Stored dataset items:
==================================================

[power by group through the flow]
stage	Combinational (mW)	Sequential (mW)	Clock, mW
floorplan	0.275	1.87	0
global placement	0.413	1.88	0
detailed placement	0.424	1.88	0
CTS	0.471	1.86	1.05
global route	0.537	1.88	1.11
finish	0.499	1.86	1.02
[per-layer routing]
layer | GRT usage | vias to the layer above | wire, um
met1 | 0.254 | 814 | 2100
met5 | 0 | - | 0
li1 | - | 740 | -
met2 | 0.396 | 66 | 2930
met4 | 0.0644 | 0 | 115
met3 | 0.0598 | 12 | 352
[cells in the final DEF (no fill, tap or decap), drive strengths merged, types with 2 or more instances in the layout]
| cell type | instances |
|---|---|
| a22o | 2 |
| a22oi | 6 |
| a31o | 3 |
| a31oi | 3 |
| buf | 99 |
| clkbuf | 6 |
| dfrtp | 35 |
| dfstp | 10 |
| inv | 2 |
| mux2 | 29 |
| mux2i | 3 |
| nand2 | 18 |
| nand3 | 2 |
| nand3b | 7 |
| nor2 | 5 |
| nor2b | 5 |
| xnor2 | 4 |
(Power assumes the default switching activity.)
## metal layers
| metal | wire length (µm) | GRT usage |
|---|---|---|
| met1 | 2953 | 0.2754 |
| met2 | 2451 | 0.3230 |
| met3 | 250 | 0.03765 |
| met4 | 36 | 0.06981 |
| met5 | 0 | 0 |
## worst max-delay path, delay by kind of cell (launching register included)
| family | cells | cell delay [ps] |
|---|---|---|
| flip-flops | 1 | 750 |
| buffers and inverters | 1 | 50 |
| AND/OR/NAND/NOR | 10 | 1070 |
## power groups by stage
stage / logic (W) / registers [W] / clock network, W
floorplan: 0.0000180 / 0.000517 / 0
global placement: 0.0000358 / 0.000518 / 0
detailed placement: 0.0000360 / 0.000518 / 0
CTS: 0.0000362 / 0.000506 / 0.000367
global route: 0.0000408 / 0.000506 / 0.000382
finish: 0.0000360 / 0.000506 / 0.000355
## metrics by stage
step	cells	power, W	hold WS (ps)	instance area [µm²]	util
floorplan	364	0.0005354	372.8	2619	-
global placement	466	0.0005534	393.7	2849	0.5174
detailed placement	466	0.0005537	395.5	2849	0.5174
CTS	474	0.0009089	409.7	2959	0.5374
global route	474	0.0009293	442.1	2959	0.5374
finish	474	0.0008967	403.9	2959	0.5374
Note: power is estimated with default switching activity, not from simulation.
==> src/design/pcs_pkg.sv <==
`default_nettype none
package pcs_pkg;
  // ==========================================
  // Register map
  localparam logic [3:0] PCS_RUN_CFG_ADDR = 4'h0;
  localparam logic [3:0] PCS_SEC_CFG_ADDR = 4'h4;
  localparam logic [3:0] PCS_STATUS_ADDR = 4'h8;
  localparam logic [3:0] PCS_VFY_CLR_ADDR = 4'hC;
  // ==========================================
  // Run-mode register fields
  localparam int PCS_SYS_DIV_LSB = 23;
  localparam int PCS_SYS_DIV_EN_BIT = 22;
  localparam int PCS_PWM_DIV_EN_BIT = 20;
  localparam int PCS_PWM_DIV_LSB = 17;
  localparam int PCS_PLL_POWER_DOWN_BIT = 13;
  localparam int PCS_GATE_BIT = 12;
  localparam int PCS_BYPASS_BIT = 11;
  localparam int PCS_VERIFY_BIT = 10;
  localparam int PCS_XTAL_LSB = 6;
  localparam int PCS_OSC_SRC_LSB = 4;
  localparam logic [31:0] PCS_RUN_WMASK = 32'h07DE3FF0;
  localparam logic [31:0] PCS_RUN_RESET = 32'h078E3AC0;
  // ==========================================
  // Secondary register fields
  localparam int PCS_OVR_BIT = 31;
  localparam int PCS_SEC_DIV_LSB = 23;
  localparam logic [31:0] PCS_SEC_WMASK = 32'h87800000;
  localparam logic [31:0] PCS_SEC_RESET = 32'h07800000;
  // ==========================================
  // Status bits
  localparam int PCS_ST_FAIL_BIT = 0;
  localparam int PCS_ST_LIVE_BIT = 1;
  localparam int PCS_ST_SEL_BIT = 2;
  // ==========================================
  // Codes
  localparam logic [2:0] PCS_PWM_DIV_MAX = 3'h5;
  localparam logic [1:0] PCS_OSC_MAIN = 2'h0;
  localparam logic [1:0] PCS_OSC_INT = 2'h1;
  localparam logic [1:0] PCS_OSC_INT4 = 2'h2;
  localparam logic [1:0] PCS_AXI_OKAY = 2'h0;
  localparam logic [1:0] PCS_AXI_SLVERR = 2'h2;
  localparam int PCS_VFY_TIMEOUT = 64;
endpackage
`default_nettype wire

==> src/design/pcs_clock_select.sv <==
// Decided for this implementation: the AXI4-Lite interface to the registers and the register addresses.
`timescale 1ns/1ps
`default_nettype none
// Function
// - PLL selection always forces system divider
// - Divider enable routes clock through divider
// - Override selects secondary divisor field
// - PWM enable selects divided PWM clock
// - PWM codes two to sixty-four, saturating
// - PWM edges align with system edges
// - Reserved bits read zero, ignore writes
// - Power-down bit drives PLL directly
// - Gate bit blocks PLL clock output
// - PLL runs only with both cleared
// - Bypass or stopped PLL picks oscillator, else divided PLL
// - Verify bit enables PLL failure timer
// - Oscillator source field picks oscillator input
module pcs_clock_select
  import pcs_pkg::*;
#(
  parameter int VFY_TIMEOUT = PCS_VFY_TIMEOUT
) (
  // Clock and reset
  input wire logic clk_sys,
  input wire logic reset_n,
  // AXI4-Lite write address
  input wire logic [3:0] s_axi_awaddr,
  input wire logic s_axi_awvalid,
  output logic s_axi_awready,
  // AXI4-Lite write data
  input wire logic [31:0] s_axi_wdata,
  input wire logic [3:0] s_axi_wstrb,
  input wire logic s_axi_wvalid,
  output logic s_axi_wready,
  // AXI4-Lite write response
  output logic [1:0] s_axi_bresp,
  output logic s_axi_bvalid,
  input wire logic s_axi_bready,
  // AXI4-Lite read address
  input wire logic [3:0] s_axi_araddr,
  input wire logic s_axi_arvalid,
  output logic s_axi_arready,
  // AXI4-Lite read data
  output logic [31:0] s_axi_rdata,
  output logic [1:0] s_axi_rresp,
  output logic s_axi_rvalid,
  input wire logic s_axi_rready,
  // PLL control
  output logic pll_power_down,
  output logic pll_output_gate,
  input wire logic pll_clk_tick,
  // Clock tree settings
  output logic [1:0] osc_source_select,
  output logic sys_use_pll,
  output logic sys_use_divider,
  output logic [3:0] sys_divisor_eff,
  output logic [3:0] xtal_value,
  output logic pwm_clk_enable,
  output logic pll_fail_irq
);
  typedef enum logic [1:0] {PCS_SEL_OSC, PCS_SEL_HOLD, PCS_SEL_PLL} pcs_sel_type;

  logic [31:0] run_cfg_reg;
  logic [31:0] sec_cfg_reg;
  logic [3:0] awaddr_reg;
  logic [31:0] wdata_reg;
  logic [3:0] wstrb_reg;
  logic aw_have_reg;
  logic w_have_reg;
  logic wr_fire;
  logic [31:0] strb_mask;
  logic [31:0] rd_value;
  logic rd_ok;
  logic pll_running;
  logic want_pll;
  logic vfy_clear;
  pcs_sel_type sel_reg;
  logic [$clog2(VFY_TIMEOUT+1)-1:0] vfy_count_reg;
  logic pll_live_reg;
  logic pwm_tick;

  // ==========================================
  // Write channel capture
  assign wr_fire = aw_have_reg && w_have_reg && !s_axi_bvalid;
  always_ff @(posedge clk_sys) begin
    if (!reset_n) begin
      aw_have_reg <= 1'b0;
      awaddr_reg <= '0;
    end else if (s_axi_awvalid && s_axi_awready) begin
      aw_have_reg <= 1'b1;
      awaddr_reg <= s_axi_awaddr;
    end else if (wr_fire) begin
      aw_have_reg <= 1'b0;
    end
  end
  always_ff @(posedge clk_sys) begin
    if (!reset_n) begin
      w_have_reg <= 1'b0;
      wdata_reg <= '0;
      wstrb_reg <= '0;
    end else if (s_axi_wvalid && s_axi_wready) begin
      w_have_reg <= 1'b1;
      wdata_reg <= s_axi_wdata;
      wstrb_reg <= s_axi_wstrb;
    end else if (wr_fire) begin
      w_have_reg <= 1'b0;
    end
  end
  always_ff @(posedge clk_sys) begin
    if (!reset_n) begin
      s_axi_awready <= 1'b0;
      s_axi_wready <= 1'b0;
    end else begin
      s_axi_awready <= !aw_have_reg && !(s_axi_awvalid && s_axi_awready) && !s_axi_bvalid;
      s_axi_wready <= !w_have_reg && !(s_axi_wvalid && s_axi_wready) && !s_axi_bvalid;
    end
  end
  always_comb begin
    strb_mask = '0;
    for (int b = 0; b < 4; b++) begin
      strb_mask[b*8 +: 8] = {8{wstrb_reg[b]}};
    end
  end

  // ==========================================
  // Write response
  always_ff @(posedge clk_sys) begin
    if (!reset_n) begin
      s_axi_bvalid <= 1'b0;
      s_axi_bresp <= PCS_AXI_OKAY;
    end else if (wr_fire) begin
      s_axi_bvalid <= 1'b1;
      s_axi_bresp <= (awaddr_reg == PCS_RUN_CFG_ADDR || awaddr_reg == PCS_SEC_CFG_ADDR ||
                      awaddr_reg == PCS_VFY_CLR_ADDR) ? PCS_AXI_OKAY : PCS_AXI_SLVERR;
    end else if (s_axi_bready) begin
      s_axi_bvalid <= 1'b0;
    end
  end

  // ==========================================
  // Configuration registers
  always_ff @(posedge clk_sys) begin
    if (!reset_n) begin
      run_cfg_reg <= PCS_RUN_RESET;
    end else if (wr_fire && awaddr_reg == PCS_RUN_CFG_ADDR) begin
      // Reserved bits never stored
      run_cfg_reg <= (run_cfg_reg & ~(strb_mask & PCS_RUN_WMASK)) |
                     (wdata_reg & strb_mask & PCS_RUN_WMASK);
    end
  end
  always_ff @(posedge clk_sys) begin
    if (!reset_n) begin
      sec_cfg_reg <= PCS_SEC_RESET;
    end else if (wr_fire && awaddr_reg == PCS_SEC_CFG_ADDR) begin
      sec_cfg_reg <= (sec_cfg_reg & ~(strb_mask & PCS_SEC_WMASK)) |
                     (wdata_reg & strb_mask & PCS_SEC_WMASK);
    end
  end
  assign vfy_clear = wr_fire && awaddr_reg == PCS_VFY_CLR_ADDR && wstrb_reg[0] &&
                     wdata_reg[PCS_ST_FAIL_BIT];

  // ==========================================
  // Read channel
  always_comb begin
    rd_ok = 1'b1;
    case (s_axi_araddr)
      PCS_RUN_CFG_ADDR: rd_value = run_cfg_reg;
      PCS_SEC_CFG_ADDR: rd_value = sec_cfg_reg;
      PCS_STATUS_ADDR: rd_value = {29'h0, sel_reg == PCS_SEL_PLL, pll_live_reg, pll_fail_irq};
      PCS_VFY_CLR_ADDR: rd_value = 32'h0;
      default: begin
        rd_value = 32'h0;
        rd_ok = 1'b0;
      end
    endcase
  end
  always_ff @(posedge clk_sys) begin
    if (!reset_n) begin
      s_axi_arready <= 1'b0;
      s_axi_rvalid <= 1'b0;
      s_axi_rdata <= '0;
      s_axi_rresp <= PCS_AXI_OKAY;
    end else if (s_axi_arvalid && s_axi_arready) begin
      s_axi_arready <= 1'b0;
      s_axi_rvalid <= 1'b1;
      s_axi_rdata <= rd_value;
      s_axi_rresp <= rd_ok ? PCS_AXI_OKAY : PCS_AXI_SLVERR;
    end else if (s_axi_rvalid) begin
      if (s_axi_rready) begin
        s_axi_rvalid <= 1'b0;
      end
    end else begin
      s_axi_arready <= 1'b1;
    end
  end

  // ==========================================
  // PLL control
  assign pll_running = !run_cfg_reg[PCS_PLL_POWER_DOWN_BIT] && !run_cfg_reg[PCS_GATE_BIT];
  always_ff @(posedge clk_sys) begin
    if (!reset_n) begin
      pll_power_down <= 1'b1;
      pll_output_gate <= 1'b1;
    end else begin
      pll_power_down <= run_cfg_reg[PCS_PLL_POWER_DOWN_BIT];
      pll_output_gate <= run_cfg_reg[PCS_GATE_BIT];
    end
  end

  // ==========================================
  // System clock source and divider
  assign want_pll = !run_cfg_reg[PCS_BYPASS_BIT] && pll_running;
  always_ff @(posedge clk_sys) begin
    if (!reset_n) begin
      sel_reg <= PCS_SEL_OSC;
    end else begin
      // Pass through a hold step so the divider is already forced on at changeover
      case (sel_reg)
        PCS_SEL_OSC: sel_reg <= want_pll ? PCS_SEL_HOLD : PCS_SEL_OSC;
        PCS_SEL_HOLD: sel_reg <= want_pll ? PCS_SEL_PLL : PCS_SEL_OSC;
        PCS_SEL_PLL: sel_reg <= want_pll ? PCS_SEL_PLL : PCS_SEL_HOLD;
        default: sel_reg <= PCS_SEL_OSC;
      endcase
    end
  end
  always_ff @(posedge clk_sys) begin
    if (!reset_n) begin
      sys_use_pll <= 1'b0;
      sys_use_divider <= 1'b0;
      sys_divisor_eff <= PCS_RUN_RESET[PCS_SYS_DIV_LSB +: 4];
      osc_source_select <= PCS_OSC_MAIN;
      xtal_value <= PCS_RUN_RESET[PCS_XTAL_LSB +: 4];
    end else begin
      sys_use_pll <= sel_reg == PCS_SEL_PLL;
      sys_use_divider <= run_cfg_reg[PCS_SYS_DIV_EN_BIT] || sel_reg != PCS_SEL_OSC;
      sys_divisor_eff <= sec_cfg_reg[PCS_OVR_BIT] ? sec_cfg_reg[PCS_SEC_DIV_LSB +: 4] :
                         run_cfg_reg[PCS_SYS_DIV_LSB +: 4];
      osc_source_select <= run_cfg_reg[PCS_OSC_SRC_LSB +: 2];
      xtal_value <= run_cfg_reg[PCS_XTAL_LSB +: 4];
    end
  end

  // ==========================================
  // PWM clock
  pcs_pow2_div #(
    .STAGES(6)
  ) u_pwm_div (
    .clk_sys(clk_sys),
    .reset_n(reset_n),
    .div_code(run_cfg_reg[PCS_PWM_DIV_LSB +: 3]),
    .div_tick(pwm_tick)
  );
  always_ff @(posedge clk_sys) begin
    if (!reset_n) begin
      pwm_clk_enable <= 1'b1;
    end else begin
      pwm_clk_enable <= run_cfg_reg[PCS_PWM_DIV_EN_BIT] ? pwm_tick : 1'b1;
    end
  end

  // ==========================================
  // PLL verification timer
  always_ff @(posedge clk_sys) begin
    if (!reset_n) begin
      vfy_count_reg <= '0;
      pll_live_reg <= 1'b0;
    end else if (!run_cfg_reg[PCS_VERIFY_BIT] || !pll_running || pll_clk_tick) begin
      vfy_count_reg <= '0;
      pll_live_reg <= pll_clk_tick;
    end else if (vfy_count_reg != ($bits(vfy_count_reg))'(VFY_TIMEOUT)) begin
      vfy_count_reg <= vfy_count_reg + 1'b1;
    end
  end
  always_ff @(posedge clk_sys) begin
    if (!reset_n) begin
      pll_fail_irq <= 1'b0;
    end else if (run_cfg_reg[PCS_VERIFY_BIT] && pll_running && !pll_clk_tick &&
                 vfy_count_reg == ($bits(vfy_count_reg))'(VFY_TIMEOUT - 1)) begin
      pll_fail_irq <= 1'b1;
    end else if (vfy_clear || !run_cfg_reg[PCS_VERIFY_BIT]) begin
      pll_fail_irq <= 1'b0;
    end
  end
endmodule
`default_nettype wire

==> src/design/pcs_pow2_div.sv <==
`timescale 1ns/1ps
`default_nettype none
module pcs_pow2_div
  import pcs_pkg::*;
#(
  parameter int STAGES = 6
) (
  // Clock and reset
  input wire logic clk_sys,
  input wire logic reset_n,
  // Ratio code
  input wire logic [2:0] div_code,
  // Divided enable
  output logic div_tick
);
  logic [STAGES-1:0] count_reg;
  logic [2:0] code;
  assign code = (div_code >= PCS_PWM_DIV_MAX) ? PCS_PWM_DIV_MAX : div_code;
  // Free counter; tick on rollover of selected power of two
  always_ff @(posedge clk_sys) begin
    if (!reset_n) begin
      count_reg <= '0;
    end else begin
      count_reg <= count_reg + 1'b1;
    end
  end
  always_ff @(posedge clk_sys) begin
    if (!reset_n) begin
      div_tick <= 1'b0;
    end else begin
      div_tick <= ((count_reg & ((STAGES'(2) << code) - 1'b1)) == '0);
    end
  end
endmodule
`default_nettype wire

==================================================

ACTIVITY. Beginning with the top line of the data above, output every line exactly until the one that contains "met3 | 0.0598 | 12 | 352", and include that one too.

EXERCISE SOLUTION.
[power by group through the flow]
stage	Combinational (mW)	Sequential (mW)	Clock, mW
floorplan	0.275	1.87	0
global placement	0.413	1.88	0
detailed placement	0.424	1.88	0
CTS	0.471	1.86	1.05
global route	0.537	1.88	1.11
finish	0.499	1.86	1.02
[per-layer routing]
layer | GRT usage | vias to the layer above | wire, um
met1 | 0.254 | 814 | 2100
met5 | 0 | - | 0
li1 | - | 740 | -
met2 | 0.396 | 66 | 2930
met4 | 0.0644 | 0 | 115
met3 | 0.0598 | 12 | 352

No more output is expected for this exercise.